Your goal:
Please repeat the records below exactly, from the first line through the line containing "logic [mspw_pkg::CfgDataW-1:0] cfg_data", and nothing more.

-------------------------

$ cat src/design/mspw_pkg.sv
`timescale 1ns / 1ps

package mspw_pkg;

  localparam int unsigned PeriodW  = 4;
  localparam int unsigned TimeoutW = 16;
  localparam int unsigned CfgDataW = 16;

  localparam logic [PeriodW-1:0]  PeriodReset  = 4'd10;
  localparam logic [TimeoutW-1:0] TimeoutReset = 16'd1000;
  localparam logic [TimeoutW-1:0] IdleMax      = 16'hFFFF;

  typedef enum logic {
    REG_PERIOD_TICKS    = 1'b0,
    REG_TIMEOUT_PERIODS = 1'b1
  } cfg_reg_t;

  typedef enum logic [1:0] {
    DIR_FORWARD = 2'd0,
    DIR_BACK    = 2'd1
  } dir_code_t;

  typedef struct packed {
    logic              cmd_valid;
    logic signed [7:0] duty;
    logic [1:0]        left_dir;
    logic [1:0]        right_dir;
  } in_item_t;

  typedef struct packed {
    logic cmd_taken;
    logic motor_pin;
    logic left_fwd_pin;
    logic left_back_pin;
    logic right_fwd_pin;
    logic right_back_pin;
    logic duty_error;
    logic direction_error;
  } out_item_t;

  // forward sets the fwd pin, anything else (only back gets here) the back pin
  function automatic logic [1:0] dir_bits(input logic [1:0] code);
    dir_bits = (code == DIR_FORWARD) ? 2'b01 : 2'b10;
  endfunction

endpackage

$ cat src/design/motor_soft_pwm_with_watchdog_top.sv
`timescale 1ns / 1ps

// an input transfer's result is held in the output register from the next cycle
// throughput: one tick per cycle while results drain; a tick is only taken when the
//   output register is empty or its result leaves in the same cycle
// reset (rst, synchronous): pwm counters, idle count and pins cleared, period_ticks 10,
//   timeout_periods 1000, output register empty
module motor_soft_pwm_with_watchdog_top (
  input  logic                          clk,
  input  logic                          rst,
  input  logic                          in_valid,
  output logic                          in_ready,
  input  mspw_pkg::in_item_t            in_item,
  output logic                          out_valid,
  input  logic                          out_ready,
  output mspw_pkg::out_item_t           out_item,
  input  logic                          cfg_write,
  input  logic                          cfg_index,
  input  logic [mspw_pkg::CfgDataW-1:0] cfg_data
);

  logic [mspw_pkg::PeriodW-1:0]  period_ticks;
  logic [mspw_pkg::TimeoutW-1:0] timeout_periods;

  logic [mspw_pkg::PeriodW-1:0]  tick_in_period, tick_in_period_next;
  logic [mspw_pkg::PeriodW-1:0]  duty_countdown, duty_countdown_next;
  logic [mspw_pkg::PeriodW-1:0]  latched_duty, latched_duty_next;
  logic                          pin_level, pin_level_next;
  logic [mspw_pkg::TimeoutW-1:0] idle_periods, idle_periods_next;
  logic [3:0]                    direction_pins, direction_pins_next;

  logic                 in_fire;
  logic                 boundary;
  logic                 duty_bad;
  logic                 dir_bad;
  mspw_pkg::out_item_t  result;

  assign in_ready = !out_valid || out_ready;
  assign in_fire  = in_valid && in_ready;
  assign boundary = tick_in_period >= period_ticks;
  assign duty_bad = in_item.duty < 0 ||
                    in_item.duty > $signed({4'd0, period_ticks});
  assign dir_bad  = in_item.left_dir > mspw_pkg::DIR_BACK ||
                    in_item.right_dir > mspw_pkg::DIR_BACK;

  always_comb begin
    tick_in_period_next = tick_in_period;
    duty_countdown_next = duty_countdown;
    latched_duty_next   = latched_duty;
    pin_level_next      = pin_level;
    idle_periods_next   = idle_periods;
    direction_pins_next = direction_pins;
    result              = '0;

    if (boundary) begin
      if (in_item.cmd_valid) begin
        result.cmd_taken       = 1'b1;
        result.duty_error      = duty_bad;
        result.direction_error = dir_bad;
        duty_countdown_next    = duty_bad ? '0 : in_item.duty[mspw_pkg::PeriodW-1:0];
        if (!dir_bad) begin
          direction_pins_next = {mspw_pkg::dir_bits(in_item.right_dir),
                                 mspw_pkg::dir_bits(in_item.left_dir)};
        end
        idle_periods_next = '0;
        latched_duty_next = duty_countdown_next;
      end else begin
        if (idle_periods != mspw_pkg::IdleMax) begin
          idle_periods_next = idle_periods + 1'b1;
        end
        duty_countdown_next = latched_duty;
      end
      pin_level_next      = duty_countdown_next != '0;
      tick_in_period_next = '0;
    end else begin
      if (duty_countdown != '0) begin
        duty_countdown_next = duty_countdown - 1'b1;
      end else begin
        pin_level_next = 1'b0;
      end
      tick_in_period_next = tick_in_period + 1'b1;
    end

    // watchdog: too many periods without a command forces the motor off
    if (idle_periods_next == timeout_periods && pin_level_next) begin
      latched_duty_next   = '0;
      duty_countdown_next = '0;
      pin_level_next      = 1'b0;
    end

    result.motor_pin      = pin_level_next;
    result.left_fwd_pin   = direction_pins_next[0];
    result.left_back_pin  = direction_pins_next[1];
    result.right_fwd_pin  = direction_pins_next[2];
    result.right_back_pin = direction_pins_next[3];
  end

  always_ff @(posedge clk) begin
    if (rst) begin
      period_ticks    <= mspw_pkg::PeriodReset;
      timeout_periods <= mspw_pkg::TimeoutReset;
    end else if (cfg_write) begin
      unique case (mspw_pkg::cfg_reg_t'(cfg_index))
        mspw_pkg::REG_PERIOD_TICKS:
          period_ticks <= cfg_data[mspw_pkg::PeriodW-1:0];
        mspw_pkg::REG_TIMEOUT_PERIODS:
          timeout_periods <= cfg_data[mspw_pkg::TimeoutW-1:0];
        default: ;
      endcase
    end
  end

  always_ff @(posedge clk) begin
    if (rst) begin
      tick_in_period <= '0;
      duty_countdown <= '0;
      latched_duty   <= '0;
      pin_level      <= 1'b0;
      idle_periods   <= '0;
      direction_pins <= '0;
      out_valid      <= 1'b0;
    end else begin
      if (in_fire) begin
        tick_in_period <= tick_in_period_next;
        duty_countdown <= duty_countdown_next;
        latched_duty   <= latched_duty_next;
        pin_level      <= pin_level_next;
        idle_periods   <= idle_periods_next;
        direction_pins <= direction_pins_next;
        out_valid      <= 1'b1;
      end else if (out_ready) begin
        out_valid <= 1'b0;
      end
    end
  end

  always_ff @(posedge clk) begin
    if (in_fire) begin
      out_item <= result;
    end
  end

  // a tick at a boundary always restarts the period
  a_boundary_restart: assert property (@(posedge clk) disable iff (rst)
    in_fire && boundary |=> tick_in_period == '0)
    else $error("period did not restart after boundary tick");

  // error flags only answer a taken command
  a_flags_need_take: assert property (@(posedge clk) disable iff (rst)
    out_valid && (out_item.duty_error || out_item.direction_error) |-> out_item.cmd_taken)
    else $error("error flag without a taken command");

  // the idle count only drops when a command is taken
  a_idle_monotonic: assert property (@(posedge clk) disable iff (rst)
    in_fire && !(boundary && in_item.cmd_valid) |=> idle_periods >= $past(idle_periods))
    else $error("idle count fell without a command");

  // a bad direction code leaves every direction pin as it was
  a_dir_hold: assert property (@(posedge clk) disable iff (rst)
    in_fire && boundary && in_item.cmd_valid && dir_bad
      |=> direction_pins == $past(direction_pins))
    else $error("direction pins changed on invalid code");

endmodule
$ cat config.mk
export PLATFORM = sky130hd
export DESIGN_NAME = motor_soft_pwm_with_watchdog_top
export DESIGN_NICKNAME = d
export VERILOG_FILES = /design/src/design/mspw_pkg.sv /design/src/design/motor_soft_pwm_with_watchdog_top.sv
export SDC_FILE = /design/constraint.sdc
export NUM_CORES = 1
export LEC_CHECK = 0
export BUFFER_PORTS_ARGS = -buffer_cell sky130_fd_sc_hd__buf_2
export CORE_UTILIZATION = 64
export DETAILED_ROUTE_END_ITERATION = 7
export PLACE_DENSITY = 0.86
export SLEW_MARGIN = 20
export SYNTH_ARGS = -nofsm -noshare
export SYNTH_HDL_FRONTEND = slang
export SYNTH_SLANG_ARGS = --single-unit
$ cat constraint.sdc
create_clock -name clk -period 4.6 [get_ports clk]
set_input_delay 0.46 -clock clk [delete_from_list [all_inputs] [get_ports clk]]
set_output_delay 0.46 -clock clk [all_outputs]
set_load 0.01 [all_outputs]
==> implementation parameters <==
Parameter                              Value

Status
  Result of the run    completed

Layout
  Number of nets at the end of the flow    about 600
  Share of final-layout standard cells stronger than drive strength 1    0.157
  Relative area change from synthesis to final layout    11.5%
  Util after Layout    0.747
  Fin area    4450 sq um
  Number of inserted diodes    0

Synthesis
  Sequential area share after synthesis    0.331
  Post-synthesis instance total    around 520
  Synth Cell Area    between 3000 and 4000 sq um
  Cell type with the largest total area after synthesis    sky130_fd_sc_hd__dfxtp_1
  Area share of xor/xnor cells in the synthesized design    0.0307
  Largest family of logic cells by synthesized area    simple AND/OR/NAND/NOR gates
  Top-count cell post-synth    sky130_fd_sc_hd__nand2_1
  Mean cell area of the mapped netlist    between 7 and 8 sq um
  Commonest cells post-synth    sky130_fd_sc_hd__nand2_1, sky130_fd_sc_hd__nor2_1, sky130_fd_sc_hd__dfxtp_1
  Number of nets in the synthesized netlist    ~570
  Fraction of registers with async set/reset    0
  Synth top area share    0.271
  Post-synthesis compound-gate area fraction    0.217
  Number of flops mapped to enable cells by yosys    8
  Area share of fa/ha/maj cells after synthesis    0.0345
  Biggest area contributors in the synthesized netlist    sky130_fd_sc_hd__dfxtp_1, sky130_fd_sc_hd__nand2_1, sky130_fd_sc_hd__nor2_1
  Post-synthesis simple-gate area fraction    0.317
  Flops & latches, synth    62
  Mux contribution to synthesized area    0.0132
  Top flip-flop cell by instance count after synthesis    sky130_fd_sc_hd__dfxtp_1
  Distinct cell type count after synthesis    64
  Number of warning messages in the yosys log    0

Critical path
  Data required, critical path    approximately 4800 ps
  Startpoint kind of the worst setup timing path    flip-flop
  Crit-path max FO    9
  Critical path data arrival time    roughly 3900 ps
  Crit end category    flip-flop
  WS Path Type    reg -> reg

Job
  Number of maximum-capacitance constraint violations    0

Timing
  Transition time at the pin with the least slew margin    1040 ps
  Hold violation total from the final report    0
  RSZ-0062 raised after global routing    false
  Final critical-path share of the clock period    0.802
  Accumulated negative setup slack    0 ps
  Headroom to the max-slew limit    0.308
  Number of endpoints failing setup at the final stage    0
  Final period demand of the worst path    roughly 3700 ps
  Final Slew Violations    0
  Worst clock skew on the final layout    around 8.6 ps
  Peak Freq    approximately 270 MHz

Drt
  Router iterations before antenna repair    5
  Antenna-violating nets left    0
  Drt drc    0
  Overall via count from detail_route    4181
  Number of DRC markers after the initial detailed-route iteration    between 300 and 400
  Drt via density    6.64
  Final WL    between 10 and 15 mm
  Routed len/inst    roughly 17 um

Die
  Number of placement rows    28
  Die area    approximately 6600 sq um
  Area of the core region    between 5000 and 6000 sq um
  Die width    approximately 81 um
  Die H    slightly above 80 um
  Number of primary I/O pins    45
  Effective utilization at floorplan    0.670

Clock network
  CTS tree    yes
  Clock latency of the later-clocked register in the worst-skew pair    350 ps
  PostCTS Resize Cnt    0
  Clock transition time at the flip-flop clock pins of the worst setup and hold paths    about 70 ps
  Sink count of the clock tree    just over 60
  Number of CTS-inserted buffers    9
  Cts-stage hold buffer count    0
  Setup repair bufs after CTS    0
  Number of H-tree levels    3
  Maximum clock insertion buffer count    2
  Clock Root Buffer    sky130_fd_sc_hd__clkbuf_8

Place
  Final HPWL from detailed placement    7.75 mm
  Quantity of I/O buffers inserted on ports    between 40 and 50
  Final RePlAce weighted congestion    0.990
  Cell area after placement    roughly 4200 sq um

Worst hold path
  Hold Crit Class    in -> reg

Power
  Reported leakage power    approximately 1.7 nW
  Maximum vdd ir drop    between 0.2 and 0.3 mV
  Power density over the cells    ~310 nW/um^2
  Overall power    approximately 1.4 mW

Global route
  Largest net degree at the start of global routing    58
  Global route total overflow    0
  Wire length of the first global-routing pass    around 17 mm
  Number of antenna violations at the first check in global routing    0
  Number of global-route vias before repair    roughly 3700
  Total global-route track usage    0.350
-- where the power goes --
| group | switching [mW] | total [mW] | internal [mW] |
|---|---|---|---|
| sequential | 0.0232 | 0.596 | 0.573 |
| clock | 0.227 | 0.584 | 0.357 |
| combinational | 0.108 | 0.184 | 0.0757 |
| total | 0.358 | 1.36 | 1.01 |
-- final timing paths --
check                    start                  to  slack (ps)  depth (start not counted)
max reg2reg    idle_periods[0]     latched_duty[3]         910                         11
min reg2reg  direction_pins[0]   direction_pins[0]         460                          2
max            idle_periods[0]     latched_duty[3]         910                         11
min                cfg_data[6]  timeout_periods[6]         330                          3
-- layout by cell type, fill, tap and decap left out, types with 4 or more instances in the layout --
cell	count
sky130_fd_sc_hd__ha_1	11
sky130_fd_sc_hd__nand3_1	21
sky130_fd_sc_hd__a31oi_1	9
sky130_fd_sc_hd__inv_1	18
sky130_fd_sc_hd__clkbuf_8	9
sky130_fd_sc_hd__nand4_1	7
sky130_fd_sc_hd__nor2_1	65
sky130_fd_sc_hd__nand2b_1	11
sky130_fd_sc_hd__and3_1	6
sky130_fd_sc_hd__and4_1	7
sky130_fd_sc_hd__and2_1	5
sky130_fd_sc_hd__dfxtp_1	54
sky130_fd_sc_hd__a22oi_1	4
sky130_fd_sc_hd__xnor2_1	10
sky130_fd_sc_hd__a21oi_1	40
sky130_fd_sc_hd__o21ai_0	18
sky130_fd_sc_hd__a211oi_1	6
sky130_fd_sc_hd__o22ai_1	4
sky130_fd_sc_hd__nand3b_1	10
sky130_fd_sc_hd__edfxtp_1	8
sky130_fd_sc_hd__buf_4	8
sky130_fd_sc_hd__buf_2	44
sky130_fd_sc_hd__o41ai_1	5
sky130_fd_sc_hd__nor3_1	25
sky130_fd_sc_hd__nand2_1	72
sky130_fd_sc_hd__nor4_1	6
sky130_fd_sc_hd__xor2_1	4
sky130_fd_sc_hd__a221oi_2	4
-- metrics by stage --
step | setup WS, ps | cells | hold WS, ps
after floorplan | 1680 | 522 | 437
after global placement | 1100 | 614 | 442
after detailed placement | 1020 | 614 | 452
after CTS | 1010 | 630 | 322
after global routing | 654 | 630 | 352
final | 911 | 630 | 327
-- logic make-up (layout without fill, tap and decap cells) --
kind of cell    after synthesis  in the layout
fa+ha+maj                    11             11
compound gates              122            122
buf+inv                      54             87
flops                        62             62
simple gates                254            254
xor+xnor                     14             14
mux                           5              5
-- final cells by class --
| type | instances | area (sq um) |
|---|---|---|
| Sequential cell | 62 | 1320 |
| Fill cell | 479 | 1510 |
| Multi-Input combinational cell | 406 | 2450 |
| Timing Repair Buffer | 52 | 280 |
| Clock inverter | 7 | 113 |
| Clock buffer | 9 | 124 |
| Tap cell | 75 | 93.8 |
| Inverter | 19 | 71.3 |
-- routing by layer --
metal  global-route usage  share of wire  vias to the layer above  wire (um)
met1                0.479           0.43                     1890       4650
met4                0.164          0.041                        0        444
li1                     -              -                     1954          -
met5                    0              0                        -          0
met2                0.539           0.43                      280       4750
met3               0.0494          0.099                       57       1080
-- worst max-delay path, stage by stage (launching register included) --
cell,delay (ps)
sky130_fd_sc_hd__dfxtp_1,490
sky130_fd_sc_hd__ha_1,370
sky130_fd_sc_hd__buf_4,210
sky130_fd_sc_hd__nand3_1,130
sky130_fd_sc_hd__nor2_1,280
sky130_fd_sc_hd__nand2_1,270
sky130_fd_sc_hd__nand2_1,140
sky130_fd_sc_hd__nor3_1,60
sky130_fd_sc_hd__or4_1,500
sky130_fd_sc_hd__nor4_1,370
sky130_fd_sc_hd__and4_1,560
sky130_fd_sc_hd__a221oi_2,130
-- registers in the layout (all words and copies together), names as in the netlist --
name,cells
direction_pins,4
out_valid,1
pin_level,1
period_ticks,4
tick_in_period,4
duty_countdown,4
out_item,8
idle_periods,16
timeout_periods,16
latched_duty,4
No activity file was read; power rests on OpenSTA's default activity.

-------------------------

Response to this task:
$ cat src/design/mspw_pkg.sv
`timescale 1ns / 1ps

package mspw_pkg;

  localparam int unsigned PeriodW  = 4;
  localparam int unsigned TimeoutW = 16;
  localparam int unsigned CfgDataW = 16;

  localparam logic [PeriodW-1:0]  PeriodReset  = 4'd10;
  localparam logic [TimeoutW-1:0] TimeoutReset = 16'd1000;
  localparam logic [TimeoutW-1:0] IdleMax      = 16'hFFFF;

  typedef enum logic {
    REG_PERIOD_TICKS    = 1'b0,
    REG_TIMEOUT_PERIODS = 1'b1
  } cfg_reg_t;

  typedef enum logic [1:0] {
    DIR_FORWARD = 2'd0,
    DIR_BACK    = 2'd1
  } dir_code_t;

  typedef struct packed {
    logic              cmd_valid;
    logic signed [7:0] duty;
    logic [1:0]        left_dir;
    logic [1:0]        right_dir;
  } in_item_t;

  typedef struct packed {
    logic cmd_taken;
    logic motor_pin;
    logic left_fwd_pin;
    logic left_back_pin;
    logic right_fwd_pin;
    logic right_back_pin;
    logic duty_error;
    logic direction_error;
  } out_item_t;

  // forward sets the fwd pin, anything else (only back gets here) the back pin
  function automatic logic [1:0] dir_bits(input logic [1:0] code);
    dir_bits = (code == DIR_FORWARD) ? 2'b01 : 2'b10;
  endfunction

endpackage

$ cat src/design/motor_soft_pwm_with_watchdog_top.sv
`timescale 1ns / 1ps

// an input transfer's result is held in the output register from the next cycle
// throughput: one tick per cycle while results drain; a tick is only taken when the
//   output register is empty or its result leaves in the same cycle
// reset (rst, synchronous): pwm counters, idle count and pins cleared, period_ticks 10,
//   timeout_periods 1000, output register empty
module motor_soft_pwm_with_watchdog_top (
  input  logic                          clk,
  input  logic                          rst,
  input  logic                          in_valid,
  output logic                          in_ready,
  input  mspw_pkg::in_item_t            in_item,
  output logic                          out_valid,
  input  logic                          out_ready,
  output mspw_pkg::out_item_t           out_item,
  input  logic                          cfg_write,
  input  logic                          cfg_index,
  input  logic [mspw_pkg::CfgDataW-1:0] cfg_data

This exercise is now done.